Task — If a line in the data below contains the word "araddr", copy it out.

Top of Information

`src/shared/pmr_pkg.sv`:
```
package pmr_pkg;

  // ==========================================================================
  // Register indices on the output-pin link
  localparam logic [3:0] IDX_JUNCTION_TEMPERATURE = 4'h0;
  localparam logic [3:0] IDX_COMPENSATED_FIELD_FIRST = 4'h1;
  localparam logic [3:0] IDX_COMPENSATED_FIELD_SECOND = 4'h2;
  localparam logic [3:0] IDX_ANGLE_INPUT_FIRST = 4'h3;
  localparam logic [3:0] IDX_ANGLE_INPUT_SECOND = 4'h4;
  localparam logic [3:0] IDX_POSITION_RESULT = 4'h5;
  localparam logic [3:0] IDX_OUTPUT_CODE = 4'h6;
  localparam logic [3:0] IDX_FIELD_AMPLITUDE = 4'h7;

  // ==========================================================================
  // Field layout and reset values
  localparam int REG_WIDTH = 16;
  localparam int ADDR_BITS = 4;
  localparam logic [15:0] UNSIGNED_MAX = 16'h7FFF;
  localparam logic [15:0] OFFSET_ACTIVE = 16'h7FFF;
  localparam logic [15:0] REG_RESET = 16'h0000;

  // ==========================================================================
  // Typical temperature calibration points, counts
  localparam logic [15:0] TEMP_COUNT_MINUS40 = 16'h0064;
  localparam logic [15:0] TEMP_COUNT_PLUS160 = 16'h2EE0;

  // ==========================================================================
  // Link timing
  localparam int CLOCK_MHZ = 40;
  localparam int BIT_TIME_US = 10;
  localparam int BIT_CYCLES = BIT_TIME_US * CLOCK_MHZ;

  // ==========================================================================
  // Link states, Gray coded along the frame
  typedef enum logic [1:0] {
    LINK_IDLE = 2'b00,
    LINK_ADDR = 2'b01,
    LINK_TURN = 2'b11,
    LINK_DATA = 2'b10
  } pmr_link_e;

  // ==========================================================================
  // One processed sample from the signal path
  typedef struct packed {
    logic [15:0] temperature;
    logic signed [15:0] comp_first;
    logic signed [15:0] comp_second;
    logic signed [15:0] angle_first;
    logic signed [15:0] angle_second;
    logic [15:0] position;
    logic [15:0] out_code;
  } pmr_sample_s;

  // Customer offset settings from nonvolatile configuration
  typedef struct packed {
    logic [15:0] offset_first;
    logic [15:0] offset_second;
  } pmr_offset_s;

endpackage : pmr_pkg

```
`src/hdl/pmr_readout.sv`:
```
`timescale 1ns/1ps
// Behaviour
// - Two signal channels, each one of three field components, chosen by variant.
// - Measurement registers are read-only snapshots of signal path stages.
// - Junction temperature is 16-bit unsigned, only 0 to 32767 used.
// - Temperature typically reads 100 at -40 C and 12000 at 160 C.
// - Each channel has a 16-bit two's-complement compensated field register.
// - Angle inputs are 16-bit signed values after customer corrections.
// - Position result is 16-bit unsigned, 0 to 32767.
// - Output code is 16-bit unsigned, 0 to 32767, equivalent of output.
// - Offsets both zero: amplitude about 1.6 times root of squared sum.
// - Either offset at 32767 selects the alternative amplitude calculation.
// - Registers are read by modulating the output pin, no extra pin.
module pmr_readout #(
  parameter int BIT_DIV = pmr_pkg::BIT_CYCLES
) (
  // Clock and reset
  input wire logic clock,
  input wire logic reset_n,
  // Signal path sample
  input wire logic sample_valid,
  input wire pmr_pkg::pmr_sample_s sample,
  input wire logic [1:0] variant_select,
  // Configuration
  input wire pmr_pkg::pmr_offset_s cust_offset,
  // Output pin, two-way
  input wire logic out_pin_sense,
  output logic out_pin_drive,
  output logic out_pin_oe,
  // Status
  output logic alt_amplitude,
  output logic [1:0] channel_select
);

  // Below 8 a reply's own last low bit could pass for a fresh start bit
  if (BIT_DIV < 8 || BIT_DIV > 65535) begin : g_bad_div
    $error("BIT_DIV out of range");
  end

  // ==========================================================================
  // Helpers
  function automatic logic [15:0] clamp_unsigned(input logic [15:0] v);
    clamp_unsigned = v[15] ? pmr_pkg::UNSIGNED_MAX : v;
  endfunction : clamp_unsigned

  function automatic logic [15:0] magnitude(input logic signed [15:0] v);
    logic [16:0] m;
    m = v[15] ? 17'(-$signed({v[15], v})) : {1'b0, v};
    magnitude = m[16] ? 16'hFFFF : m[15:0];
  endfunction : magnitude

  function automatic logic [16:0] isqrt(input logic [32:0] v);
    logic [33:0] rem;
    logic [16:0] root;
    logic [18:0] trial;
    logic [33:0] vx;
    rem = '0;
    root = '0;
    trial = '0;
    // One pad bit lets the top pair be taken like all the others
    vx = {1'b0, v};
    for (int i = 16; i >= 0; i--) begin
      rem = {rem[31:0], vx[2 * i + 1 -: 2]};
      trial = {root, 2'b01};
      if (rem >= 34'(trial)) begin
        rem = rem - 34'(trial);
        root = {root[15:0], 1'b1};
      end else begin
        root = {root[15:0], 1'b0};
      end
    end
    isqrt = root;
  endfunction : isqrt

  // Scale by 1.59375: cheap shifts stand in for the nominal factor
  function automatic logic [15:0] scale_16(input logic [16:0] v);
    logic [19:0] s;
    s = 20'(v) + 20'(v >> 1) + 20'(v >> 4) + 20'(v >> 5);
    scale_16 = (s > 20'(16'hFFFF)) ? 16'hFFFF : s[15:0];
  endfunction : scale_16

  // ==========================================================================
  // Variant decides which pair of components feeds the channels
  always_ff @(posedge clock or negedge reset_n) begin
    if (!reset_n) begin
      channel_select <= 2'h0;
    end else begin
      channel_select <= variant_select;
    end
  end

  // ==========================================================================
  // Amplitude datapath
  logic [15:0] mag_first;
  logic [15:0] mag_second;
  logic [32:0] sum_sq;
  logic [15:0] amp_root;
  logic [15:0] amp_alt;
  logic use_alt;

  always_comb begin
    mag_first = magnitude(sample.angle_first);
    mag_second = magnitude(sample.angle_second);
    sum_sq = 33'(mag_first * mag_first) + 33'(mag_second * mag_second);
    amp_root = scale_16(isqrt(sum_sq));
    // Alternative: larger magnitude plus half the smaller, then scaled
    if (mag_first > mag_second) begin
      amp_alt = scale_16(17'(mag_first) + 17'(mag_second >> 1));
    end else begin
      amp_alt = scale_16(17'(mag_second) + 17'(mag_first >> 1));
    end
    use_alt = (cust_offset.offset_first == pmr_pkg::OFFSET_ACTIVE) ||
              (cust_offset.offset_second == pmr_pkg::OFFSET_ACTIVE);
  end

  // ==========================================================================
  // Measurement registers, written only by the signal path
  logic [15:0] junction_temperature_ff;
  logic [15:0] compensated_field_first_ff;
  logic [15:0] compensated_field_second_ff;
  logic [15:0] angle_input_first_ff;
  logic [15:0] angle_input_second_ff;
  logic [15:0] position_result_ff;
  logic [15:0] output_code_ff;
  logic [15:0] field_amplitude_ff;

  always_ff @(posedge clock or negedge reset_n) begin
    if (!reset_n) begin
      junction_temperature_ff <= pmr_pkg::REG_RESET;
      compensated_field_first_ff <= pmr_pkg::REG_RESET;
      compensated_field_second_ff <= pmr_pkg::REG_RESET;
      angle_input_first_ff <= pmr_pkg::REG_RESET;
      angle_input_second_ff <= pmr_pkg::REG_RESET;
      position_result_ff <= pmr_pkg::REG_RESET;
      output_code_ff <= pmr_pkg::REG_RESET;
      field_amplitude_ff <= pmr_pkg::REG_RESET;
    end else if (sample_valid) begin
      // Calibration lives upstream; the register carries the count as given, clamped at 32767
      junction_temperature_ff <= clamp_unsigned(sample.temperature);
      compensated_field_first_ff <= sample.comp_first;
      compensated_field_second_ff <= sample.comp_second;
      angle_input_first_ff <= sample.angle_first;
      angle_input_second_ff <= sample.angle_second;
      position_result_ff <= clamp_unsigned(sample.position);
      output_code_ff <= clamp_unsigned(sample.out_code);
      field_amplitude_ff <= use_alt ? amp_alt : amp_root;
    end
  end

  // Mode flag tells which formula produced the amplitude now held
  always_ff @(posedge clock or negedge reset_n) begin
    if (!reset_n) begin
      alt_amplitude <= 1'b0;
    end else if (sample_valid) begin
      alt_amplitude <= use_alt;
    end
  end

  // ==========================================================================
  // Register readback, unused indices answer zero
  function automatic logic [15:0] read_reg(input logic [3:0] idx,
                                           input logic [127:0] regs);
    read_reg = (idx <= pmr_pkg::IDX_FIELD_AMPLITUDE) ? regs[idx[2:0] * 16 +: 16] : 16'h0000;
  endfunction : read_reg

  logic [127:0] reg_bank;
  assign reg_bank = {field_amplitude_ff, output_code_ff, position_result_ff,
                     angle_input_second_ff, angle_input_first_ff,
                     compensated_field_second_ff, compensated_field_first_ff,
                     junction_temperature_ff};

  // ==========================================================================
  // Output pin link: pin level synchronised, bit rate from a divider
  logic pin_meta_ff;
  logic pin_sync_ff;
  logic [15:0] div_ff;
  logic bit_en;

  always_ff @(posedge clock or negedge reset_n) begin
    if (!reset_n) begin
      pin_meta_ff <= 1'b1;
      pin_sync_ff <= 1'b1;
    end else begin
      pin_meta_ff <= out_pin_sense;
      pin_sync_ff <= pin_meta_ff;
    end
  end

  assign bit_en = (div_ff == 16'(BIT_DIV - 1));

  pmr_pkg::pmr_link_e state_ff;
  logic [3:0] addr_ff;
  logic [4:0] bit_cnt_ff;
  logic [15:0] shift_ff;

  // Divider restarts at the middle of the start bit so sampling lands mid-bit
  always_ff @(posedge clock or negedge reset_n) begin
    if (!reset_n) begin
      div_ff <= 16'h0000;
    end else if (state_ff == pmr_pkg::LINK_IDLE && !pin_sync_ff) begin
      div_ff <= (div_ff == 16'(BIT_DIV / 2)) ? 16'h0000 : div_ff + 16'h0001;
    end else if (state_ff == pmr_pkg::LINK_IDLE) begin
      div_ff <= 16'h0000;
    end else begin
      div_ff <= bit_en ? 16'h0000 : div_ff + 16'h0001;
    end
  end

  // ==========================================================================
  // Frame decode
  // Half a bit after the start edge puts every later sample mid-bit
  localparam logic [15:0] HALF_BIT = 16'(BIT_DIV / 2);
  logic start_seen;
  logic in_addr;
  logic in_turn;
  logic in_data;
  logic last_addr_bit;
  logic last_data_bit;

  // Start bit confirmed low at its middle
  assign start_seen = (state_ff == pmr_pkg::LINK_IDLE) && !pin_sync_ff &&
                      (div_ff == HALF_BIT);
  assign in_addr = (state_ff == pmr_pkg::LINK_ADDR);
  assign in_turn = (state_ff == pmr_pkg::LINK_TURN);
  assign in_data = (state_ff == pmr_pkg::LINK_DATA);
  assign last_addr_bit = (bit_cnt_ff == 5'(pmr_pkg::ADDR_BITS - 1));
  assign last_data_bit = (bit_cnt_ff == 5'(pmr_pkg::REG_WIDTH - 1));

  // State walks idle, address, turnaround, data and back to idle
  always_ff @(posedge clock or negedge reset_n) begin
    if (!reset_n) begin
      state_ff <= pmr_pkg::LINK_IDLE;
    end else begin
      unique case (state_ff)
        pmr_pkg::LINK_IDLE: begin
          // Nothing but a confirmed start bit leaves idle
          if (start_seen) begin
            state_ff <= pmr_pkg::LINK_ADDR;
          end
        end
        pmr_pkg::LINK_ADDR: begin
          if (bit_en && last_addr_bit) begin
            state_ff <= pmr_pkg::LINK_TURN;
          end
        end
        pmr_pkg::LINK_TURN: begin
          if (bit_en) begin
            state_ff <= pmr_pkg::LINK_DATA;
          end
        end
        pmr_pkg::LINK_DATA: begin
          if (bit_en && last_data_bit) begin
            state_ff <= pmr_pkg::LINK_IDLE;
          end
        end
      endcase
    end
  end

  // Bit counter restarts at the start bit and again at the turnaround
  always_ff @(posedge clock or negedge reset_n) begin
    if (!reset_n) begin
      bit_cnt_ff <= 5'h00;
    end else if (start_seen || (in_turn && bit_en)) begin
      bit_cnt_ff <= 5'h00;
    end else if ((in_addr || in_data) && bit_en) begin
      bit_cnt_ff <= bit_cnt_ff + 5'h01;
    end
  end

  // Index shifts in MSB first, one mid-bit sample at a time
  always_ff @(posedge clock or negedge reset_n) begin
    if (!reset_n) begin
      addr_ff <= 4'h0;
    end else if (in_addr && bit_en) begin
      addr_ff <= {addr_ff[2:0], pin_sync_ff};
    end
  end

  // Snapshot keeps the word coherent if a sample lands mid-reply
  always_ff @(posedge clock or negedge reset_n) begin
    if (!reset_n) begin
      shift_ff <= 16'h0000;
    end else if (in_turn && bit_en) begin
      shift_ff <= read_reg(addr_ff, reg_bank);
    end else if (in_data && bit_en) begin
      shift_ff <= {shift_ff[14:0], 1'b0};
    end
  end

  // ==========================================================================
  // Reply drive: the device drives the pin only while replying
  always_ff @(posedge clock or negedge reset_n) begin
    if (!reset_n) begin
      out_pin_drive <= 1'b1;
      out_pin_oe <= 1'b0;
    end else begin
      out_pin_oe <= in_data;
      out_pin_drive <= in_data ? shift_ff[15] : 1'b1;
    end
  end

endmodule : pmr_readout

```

Bottom of Information
Top of Information

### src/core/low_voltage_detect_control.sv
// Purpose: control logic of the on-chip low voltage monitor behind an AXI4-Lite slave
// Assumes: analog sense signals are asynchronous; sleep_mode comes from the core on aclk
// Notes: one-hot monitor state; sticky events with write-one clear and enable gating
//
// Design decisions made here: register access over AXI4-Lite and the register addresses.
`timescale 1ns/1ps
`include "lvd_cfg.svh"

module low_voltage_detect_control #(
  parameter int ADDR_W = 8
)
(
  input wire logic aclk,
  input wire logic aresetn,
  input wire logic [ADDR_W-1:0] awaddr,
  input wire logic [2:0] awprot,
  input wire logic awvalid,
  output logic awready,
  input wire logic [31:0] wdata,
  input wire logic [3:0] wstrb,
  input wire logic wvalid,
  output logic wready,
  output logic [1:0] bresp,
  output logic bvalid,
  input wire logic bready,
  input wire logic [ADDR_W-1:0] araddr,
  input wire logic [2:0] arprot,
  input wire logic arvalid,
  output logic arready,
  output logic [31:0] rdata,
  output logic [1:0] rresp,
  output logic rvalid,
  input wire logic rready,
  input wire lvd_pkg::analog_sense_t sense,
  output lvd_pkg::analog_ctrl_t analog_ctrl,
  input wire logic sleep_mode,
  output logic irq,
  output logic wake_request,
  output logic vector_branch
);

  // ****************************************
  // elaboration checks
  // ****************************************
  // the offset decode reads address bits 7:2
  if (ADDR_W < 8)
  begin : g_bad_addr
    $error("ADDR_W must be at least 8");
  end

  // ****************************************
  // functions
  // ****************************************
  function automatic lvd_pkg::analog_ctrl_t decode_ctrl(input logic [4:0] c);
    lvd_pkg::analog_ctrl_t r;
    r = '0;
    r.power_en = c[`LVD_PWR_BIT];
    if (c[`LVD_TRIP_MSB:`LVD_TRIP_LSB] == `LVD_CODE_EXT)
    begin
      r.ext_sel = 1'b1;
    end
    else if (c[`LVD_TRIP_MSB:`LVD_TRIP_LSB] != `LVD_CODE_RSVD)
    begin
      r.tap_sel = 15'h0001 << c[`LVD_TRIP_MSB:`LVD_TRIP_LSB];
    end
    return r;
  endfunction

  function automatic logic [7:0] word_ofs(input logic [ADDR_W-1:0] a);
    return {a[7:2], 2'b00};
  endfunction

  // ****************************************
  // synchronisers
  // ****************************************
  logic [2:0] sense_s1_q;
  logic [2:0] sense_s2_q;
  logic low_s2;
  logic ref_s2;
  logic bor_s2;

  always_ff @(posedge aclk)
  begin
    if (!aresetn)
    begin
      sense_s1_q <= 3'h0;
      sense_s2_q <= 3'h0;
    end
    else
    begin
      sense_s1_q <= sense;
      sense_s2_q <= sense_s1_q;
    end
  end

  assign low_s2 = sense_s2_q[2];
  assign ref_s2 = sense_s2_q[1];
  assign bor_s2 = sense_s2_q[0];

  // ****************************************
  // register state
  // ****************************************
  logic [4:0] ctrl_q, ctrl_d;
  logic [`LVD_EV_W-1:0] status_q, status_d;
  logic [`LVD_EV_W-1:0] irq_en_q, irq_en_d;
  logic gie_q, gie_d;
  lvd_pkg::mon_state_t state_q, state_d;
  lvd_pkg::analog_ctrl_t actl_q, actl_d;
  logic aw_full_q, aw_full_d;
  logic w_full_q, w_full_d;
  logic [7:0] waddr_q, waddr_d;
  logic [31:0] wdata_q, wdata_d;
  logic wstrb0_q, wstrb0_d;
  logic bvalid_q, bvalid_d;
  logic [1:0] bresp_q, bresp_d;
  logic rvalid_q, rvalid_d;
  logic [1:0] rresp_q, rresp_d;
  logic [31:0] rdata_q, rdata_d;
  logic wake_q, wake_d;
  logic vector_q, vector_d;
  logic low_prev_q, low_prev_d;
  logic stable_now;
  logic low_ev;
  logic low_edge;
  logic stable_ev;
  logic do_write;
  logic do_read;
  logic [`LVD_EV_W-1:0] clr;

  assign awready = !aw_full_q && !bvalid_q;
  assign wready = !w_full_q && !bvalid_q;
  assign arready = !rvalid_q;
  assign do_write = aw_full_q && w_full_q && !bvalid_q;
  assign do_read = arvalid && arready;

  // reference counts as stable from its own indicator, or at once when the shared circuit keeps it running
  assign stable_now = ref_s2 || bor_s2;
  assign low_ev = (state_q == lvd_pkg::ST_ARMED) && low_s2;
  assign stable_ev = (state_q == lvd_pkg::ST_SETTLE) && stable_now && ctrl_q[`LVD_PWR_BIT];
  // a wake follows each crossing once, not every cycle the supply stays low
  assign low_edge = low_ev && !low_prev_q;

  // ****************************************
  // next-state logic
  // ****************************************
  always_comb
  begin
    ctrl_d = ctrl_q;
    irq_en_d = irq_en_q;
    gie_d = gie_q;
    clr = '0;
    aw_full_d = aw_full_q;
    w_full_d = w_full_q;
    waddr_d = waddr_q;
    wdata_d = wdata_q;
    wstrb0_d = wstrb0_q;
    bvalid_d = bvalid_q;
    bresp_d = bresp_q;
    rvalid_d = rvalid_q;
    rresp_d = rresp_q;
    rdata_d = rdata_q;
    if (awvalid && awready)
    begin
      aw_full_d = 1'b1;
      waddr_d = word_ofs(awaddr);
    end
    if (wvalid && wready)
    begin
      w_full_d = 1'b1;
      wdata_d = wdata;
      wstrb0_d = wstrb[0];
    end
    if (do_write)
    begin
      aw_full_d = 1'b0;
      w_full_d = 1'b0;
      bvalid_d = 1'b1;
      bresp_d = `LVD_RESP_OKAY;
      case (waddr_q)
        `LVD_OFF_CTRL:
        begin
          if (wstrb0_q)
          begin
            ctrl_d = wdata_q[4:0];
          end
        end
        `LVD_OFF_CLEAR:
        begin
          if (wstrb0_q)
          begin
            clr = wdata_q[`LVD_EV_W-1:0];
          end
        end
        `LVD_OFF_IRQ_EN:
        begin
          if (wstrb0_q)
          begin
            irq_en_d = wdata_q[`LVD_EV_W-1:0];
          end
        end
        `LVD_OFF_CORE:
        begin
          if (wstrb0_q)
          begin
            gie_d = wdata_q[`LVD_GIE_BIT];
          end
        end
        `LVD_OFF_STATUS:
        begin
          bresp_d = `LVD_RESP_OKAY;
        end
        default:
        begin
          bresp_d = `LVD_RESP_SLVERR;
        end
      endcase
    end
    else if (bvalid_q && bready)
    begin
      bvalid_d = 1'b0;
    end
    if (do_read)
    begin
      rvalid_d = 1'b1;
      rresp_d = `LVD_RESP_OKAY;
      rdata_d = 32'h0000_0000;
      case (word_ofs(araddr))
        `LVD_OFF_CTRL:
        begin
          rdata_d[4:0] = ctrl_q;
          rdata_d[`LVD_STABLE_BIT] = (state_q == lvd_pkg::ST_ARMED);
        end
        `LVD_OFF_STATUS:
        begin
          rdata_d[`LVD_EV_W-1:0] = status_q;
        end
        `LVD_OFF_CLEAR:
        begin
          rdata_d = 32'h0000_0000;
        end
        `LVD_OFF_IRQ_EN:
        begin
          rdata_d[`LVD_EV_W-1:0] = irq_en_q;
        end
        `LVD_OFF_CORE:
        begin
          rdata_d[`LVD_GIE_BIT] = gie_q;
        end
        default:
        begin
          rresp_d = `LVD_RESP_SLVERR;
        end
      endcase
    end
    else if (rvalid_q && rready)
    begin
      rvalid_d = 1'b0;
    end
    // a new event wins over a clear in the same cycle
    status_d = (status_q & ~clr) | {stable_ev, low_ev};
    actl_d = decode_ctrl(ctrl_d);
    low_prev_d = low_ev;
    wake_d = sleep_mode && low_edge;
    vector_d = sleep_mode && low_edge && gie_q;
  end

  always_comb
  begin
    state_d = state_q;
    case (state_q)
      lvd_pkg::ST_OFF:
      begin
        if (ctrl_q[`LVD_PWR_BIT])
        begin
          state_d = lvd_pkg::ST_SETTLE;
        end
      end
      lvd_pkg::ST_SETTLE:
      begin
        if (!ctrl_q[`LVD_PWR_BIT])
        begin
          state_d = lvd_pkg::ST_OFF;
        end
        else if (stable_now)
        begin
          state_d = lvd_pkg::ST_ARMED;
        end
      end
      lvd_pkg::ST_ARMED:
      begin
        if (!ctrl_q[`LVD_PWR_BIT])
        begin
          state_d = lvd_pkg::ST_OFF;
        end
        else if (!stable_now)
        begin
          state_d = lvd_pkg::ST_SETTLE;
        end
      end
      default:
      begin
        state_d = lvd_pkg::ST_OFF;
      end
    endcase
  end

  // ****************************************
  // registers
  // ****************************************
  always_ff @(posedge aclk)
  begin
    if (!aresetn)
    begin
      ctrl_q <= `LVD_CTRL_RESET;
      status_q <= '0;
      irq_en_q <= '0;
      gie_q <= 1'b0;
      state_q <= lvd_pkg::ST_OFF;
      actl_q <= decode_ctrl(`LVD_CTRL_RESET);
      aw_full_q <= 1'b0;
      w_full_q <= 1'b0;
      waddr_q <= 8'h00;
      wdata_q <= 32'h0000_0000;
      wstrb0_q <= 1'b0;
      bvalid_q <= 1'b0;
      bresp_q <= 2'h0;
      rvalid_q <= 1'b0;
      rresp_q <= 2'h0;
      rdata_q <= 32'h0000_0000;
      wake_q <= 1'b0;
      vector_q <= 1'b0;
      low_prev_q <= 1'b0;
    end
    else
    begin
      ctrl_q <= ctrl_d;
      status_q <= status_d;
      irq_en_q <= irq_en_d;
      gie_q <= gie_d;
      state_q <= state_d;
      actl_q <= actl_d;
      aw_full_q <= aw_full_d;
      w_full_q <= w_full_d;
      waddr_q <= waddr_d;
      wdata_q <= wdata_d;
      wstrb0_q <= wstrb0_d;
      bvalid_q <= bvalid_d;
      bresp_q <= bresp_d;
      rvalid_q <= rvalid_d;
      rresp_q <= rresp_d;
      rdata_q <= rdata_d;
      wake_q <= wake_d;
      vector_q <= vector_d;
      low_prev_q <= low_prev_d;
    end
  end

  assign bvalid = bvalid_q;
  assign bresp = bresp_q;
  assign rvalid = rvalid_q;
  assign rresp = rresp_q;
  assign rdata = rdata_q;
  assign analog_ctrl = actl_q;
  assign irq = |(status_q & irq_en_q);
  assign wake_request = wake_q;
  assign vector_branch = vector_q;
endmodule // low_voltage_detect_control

Bottom of Information

Answer area —
  input wire logic [ADDR_W-1:0] araddr,
      case (word_ofs(araddr))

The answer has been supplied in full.